[Collected data entries]
Segment Open

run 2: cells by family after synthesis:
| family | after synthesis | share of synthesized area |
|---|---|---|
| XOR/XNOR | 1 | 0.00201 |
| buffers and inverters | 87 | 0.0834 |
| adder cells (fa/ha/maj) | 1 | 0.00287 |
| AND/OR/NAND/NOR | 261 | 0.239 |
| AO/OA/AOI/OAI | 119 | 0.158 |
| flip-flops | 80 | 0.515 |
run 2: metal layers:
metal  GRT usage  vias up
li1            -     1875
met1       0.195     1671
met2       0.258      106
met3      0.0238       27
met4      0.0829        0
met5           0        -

Segment Closed
Segment Open

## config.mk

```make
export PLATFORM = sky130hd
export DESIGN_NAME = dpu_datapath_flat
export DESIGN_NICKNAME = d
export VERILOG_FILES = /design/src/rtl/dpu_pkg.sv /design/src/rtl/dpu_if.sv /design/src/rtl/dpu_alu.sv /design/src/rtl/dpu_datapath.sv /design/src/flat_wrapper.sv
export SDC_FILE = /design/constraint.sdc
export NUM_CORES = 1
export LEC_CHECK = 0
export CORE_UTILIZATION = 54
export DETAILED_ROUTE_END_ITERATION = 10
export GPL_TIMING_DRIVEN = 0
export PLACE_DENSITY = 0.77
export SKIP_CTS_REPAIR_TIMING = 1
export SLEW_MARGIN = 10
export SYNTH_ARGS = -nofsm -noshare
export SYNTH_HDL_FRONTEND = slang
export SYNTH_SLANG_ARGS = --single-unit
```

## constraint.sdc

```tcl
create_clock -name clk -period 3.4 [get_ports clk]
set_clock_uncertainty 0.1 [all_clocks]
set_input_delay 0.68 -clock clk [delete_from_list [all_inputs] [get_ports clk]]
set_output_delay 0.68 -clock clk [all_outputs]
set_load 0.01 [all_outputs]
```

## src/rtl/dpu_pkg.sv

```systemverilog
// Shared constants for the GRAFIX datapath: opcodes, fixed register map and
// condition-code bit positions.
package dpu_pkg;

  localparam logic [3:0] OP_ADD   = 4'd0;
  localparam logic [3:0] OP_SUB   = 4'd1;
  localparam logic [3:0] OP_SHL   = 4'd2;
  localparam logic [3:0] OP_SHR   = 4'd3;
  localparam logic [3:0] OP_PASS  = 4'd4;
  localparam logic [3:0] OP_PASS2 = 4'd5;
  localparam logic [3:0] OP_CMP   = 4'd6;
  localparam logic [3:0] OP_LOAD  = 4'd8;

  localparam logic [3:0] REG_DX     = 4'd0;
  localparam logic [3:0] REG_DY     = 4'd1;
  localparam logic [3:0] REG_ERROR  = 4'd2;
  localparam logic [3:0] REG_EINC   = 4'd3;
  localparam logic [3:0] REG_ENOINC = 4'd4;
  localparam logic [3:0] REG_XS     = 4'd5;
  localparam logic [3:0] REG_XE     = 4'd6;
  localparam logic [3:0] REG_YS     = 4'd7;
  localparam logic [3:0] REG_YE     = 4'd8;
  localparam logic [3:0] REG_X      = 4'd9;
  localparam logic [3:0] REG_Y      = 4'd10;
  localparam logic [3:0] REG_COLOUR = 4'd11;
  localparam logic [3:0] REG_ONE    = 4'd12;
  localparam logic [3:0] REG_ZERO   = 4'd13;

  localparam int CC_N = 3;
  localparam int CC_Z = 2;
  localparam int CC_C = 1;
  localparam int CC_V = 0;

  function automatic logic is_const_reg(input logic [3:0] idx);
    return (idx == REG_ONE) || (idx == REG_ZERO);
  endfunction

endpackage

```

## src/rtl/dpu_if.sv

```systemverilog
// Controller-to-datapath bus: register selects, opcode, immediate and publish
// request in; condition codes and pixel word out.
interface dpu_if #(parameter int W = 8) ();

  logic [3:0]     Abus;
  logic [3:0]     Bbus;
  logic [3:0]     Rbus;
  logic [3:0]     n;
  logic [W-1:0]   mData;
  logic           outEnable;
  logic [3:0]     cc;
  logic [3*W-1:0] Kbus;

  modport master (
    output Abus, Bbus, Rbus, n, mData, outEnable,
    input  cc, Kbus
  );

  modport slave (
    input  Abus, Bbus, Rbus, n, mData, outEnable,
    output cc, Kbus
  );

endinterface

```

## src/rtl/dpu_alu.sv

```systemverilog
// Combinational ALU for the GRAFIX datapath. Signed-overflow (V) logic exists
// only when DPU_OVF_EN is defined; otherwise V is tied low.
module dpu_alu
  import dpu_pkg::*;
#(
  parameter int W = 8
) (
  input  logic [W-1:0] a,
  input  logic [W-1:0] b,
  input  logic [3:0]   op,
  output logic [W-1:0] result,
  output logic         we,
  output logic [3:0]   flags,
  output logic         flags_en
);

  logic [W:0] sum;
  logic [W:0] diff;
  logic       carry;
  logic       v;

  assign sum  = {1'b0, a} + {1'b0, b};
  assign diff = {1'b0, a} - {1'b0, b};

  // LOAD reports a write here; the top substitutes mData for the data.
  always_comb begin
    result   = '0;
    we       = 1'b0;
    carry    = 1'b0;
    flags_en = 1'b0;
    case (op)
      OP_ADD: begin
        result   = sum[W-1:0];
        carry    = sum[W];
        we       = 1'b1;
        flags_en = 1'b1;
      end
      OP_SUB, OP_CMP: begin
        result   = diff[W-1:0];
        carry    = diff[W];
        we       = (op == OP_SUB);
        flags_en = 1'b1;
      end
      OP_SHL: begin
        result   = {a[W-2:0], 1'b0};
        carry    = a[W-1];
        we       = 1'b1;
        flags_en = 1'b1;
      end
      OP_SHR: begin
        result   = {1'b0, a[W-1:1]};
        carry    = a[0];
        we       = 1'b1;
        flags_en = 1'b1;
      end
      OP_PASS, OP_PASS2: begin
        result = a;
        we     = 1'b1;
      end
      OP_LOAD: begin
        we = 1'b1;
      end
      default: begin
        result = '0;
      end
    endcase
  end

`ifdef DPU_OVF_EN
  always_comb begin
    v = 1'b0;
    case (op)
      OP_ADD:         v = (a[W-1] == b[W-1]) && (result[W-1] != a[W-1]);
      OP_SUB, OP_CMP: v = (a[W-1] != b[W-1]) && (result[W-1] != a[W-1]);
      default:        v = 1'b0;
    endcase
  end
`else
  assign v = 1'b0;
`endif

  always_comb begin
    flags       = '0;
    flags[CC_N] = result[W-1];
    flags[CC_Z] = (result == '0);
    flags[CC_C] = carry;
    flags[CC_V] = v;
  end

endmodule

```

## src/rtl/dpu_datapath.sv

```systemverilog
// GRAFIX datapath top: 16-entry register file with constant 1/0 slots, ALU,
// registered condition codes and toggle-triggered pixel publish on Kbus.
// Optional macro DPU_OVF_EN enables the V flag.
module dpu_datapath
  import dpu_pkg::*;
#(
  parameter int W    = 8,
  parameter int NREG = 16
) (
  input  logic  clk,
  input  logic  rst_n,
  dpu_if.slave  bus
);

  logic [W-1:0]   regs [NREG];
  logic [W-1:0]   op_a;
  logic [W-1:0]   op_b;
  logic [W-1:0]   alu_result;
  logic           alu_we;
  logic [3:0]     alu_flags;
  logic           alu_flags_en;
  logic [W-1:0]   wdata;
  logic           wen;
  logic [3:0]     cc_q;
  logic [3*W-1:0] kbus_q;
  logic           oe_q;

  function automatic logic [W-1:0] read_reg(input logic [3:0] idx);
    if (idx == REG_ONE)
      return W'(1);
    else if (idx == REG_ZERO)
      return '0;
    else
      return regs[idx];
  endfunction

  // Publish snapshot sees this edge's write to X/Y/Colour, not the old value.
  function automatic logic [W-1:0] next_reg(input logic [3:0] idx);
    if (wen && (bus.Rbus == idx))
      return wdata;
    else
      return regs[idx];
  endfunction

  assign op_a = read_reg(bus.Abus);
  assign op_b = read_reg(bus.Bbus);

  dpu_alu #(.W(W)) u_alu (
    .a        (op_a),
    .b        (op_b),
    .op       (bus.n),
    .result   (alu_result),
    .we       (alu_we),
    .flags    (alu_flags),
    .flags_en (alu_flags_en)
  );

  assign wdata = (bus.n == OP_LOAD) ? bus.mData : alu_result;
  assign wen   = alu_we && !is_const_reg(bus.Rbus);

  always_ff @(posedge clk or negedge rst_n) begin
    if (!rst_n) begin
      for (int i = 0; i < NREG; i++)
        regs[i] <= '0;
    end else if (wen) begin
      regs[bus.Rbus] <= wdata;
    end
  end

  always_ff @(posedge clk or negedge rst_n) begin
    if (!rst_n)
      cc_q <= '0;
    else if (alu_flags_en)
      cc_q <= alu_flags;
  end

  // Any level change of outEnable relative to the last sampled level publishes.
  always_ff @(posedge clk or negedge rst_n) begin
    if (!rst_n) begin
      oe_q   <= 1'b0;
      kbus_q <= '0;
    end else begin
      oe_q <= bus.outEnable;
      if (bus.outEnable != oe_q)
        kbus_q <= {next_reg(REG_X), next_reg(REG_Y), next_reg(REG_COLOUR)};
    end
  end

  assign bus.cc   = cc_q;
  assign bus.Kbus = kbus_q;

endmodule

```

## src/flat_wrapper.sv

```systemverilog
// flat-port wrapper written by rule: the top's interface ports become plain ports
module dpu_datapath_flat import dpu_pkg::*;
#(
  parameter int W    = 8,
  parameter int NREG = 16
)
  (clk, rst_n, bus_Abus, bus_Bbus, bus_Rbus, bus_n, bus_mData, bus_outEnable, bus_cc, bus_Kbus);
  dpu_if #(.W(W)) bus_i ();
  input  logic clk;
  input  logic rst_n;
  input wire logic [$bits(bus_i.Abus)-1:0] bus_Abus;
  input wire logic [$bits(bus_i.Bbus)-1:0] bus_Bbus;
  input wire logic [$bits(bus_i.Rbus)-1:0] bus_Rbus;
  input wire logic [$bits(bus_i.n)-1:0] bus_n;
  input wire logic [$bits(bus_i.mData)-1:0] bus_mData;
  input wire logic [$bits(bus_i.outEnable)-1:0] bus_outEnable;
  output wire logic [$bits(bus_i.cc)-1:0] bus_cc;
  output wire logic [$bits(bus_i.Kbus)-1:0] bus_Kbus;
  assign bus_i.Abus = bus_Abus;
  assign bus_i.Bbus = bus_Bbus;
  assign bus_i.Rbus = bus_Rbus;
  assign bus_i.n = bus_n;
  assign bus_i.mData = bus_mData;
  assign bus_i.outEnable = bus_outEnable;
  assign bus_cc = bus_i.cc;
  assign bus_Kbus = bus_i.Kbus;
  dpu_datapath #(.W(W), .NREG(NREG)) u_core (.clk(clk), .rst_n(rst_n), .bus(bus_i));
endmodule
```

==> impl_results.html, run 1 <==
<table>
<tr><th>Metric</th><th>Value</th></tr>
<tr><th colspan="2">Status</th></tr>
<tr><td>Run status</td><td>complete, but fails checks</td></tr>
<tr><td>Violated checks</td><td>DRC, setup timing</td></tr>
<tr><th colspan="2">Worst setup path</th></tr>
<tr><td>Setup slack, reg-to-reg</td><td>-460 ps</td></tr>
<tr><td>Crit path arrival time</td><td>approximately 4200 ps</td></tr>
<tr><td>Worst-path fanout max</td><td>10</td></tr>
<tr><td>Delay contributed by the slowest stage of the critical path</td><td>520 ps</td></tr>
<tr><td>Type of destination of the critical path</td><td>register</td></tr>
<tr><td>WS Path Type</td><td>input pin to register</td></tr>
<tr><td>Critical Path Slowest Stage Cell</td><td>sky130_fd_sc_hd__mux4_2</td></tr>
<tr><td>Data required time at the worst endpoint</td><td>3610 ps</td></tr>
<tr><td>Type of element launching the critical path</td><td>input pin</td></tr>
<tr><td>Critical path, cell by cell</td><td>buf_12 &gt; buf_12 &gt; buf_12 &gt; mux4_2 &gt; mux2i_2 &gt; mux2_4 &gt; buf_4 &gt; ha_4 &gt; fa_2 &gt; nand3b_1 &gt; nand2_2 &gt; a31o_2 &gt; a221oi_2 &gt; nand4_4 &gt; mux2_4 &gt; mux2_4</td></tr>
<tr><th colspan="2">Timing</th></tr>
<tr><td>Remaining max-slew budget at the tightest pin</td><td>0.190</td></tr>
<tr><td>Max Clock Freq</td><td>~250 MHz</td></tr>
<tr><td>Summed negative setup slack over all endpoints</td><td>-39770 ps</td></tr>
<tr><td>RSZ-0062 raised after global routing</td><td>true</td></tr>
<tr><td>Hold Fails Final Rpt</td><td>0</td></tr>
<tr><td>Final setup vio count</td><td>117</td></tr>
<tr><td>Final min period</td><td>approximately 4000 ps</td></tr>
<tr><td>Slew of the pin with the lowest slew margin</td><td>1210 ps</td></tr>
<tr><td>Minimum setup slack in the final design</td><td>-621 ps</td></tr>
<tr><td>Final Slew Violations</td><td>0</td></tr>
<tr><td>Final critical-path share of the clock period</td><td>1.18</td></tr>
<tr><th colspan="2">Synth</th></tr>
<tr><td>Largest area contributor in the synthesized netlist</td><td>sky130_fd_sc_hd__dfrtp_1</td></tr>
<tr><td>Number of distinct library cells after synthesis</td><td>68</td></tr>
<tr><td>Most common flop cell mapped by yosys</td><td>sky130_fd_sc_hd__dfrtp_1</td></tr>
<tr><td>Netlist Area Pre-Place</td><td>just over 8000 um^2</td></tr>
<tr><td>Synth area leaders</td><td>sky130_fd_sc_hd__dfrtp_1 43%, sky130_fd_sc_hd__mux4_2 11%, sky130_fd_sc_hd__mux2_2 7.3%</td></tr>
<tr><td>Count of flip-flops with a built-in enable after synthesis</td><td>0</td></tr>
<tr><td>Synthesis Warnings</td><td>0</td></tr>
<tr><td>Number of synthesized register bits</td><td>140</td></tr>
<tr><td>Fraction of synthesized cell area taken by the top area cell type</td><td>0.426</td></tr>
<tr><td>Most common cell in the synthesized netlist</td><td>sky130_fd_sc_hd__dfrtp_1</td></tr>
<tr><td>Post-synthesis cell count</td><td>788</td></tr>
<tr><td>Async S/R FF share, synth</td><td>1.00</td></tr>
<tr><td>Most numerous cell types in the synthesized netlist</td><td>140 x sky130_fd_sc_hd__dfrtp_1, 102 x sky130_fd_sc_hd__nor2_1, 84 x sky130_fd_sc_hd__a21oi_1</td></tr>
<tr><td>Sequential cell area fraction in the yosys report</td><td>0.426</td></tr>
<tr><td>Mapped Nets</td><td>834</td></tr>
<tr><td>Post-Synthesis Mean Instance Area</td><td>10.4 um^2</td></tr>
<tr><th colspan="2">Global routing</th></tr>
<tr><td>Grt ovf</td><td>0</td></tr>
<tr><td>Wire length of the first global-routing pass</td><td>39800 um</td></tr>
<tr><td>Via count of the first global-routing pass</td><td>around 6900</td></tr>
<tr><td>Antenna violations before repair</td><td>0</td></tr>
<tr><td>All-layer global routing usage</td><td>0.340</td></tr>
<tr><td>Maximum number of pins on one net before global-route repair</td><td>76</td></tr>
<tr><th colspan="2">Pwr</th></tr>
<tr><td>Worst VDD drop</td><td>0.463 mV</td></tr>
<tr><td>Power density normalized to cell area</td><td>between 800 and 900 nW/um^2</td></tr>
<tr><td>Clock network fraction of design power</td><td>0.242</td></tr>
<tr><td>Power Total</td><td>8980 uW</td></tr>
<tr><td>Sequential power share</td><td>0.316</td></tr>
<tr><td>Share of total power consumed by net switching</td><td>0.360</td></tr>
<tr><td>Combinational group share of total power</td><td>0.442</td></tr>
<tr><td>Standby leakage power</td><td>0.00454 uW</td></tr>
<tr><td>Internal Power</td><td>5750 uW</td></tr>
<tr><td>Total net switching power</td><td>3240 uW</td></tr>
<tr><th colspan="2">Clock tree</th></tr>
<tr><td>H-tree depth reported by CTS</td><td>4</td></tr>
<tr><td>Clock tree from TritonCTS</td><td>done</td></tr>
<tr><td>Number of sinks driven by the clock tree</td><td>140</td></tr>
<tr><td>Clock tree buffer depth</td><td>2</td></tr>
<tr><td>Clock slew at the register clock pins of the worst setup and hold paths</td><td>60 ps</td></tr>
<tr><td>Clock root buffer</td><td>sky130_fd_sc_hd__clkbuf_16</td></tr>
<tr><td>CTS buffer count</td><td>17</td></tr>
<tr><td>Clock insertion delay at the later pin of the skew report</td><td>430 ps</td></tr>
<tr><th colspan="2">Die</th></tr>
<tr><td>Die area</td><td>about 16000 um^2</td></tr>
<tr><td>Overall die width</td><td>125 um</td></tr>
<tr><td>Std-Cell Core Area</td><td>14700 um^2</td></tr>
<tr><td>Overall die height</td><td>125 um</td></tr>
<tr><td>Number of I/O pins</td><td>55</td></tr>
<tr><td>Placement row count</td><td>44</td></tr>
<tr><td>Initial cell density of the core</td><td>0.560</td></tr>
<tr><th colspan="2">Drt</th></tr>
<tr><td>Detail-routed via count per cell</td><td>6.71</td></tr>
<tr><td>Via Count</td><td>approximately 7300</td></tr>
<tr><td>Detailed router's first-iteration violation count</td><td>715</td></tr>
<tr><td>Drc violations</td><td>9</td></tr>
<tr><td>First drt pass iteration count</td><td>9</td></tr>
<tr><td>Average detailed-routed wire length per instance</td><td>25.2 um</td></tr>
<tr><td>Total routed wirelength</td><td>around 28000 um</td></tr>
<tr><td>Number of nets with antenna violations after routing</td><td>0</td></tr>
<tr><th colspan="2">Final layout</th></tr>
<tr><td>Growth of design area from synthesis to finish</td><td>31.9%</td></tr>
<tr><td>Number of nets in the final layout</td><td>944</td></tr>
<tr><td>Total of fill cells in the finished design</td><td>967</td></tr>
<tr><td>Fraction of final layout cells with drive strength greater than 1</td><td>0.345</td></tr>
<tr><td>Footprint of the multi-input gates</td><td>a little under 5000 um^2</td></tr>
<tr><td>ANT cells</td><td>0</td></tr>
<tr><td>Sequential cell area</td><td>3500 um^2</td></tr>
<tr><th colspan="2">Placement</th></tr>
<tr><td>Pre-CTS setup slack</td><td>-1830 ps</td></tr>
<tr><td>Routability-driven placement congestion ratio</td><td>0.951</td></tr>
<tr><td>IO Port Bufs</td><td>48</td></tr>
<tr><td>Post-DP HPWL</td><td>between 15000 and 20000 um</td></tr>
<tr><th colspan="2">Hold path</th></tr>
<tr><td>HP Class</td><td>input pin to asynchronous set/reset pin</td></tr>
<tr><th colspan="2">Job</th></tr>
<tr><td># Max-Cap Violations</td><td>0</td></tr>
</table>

Segment Closed

- _What the task asks_
Search the data above for the string "metal" and report each line that holds it.

- _Solution to the problem_
run 2: metal layers:
metal  GRT usage  vias up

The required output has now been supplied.